Stored records

_ _ _ _ _ _ _

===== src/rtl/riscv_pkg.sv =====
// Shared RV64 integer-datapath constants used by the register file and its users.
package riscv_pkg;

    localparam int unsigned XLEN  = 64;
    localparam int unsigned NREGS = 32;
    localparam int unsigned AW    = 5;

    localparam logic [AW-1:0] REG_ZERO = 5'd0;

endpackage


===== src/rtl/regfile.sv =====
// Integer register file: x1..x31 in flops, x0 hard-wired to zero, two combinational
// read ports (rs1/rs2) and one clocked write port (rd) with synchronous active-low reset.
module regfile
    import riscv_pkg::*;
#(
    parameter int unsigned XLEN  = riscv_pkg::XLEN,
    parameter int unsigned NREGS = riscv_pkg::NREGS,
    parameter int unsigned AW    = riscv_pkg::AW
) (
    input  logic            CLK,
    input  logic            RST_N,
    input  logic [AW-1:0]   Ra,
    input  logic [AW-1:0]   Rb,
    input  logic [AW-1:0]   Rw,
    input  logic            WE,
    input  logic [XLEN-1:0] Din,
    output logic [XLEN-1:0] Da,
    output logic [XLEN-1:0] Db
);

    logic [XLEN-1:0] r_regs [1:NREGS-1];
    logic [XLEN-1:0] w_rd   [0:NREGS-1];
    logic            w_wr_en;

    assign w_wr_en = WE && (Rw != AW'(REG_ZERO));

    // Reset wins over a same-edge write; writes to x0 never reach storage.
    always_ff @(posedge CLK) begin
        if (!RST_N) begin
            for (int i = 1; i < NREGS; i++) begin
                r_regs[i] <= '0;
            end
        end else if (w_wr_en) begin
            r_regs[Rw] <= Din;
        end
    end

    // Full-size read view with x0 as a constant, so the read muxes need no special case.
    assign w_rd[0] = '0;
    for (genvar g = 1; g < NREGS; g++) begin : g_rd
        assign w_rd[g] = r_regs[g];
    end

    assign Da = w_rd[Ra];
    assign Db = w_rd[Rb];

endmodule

_ _ _ _ _ _ _

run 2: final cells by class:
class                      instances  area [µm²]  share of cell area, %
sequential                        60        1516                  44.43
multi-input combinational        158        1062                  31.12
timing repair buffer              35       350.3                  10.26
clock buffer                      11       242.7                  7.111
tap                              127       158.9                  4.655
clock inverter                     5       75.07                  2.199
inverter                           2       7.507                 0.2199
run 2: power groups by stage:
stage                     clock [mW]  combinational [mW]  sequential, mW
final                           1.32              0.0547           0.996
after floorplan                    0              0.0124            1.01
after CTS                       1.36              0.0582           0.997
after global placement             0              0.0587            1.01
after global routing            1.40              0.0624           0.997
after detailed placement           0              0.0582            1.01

_ _ _ _ _ _ _

YOUR ASSIGNMENT → The lines to extract from the data above begin with the line containing "after global placement" and end with the line containing "after detailed placement". Extract them exactly, including both.

FINAL ANSWER →
after global placement             0              0.0587            1.01
after global routing            1.40              0.0624           0.997
after detailed placement           0              0.0582            1.01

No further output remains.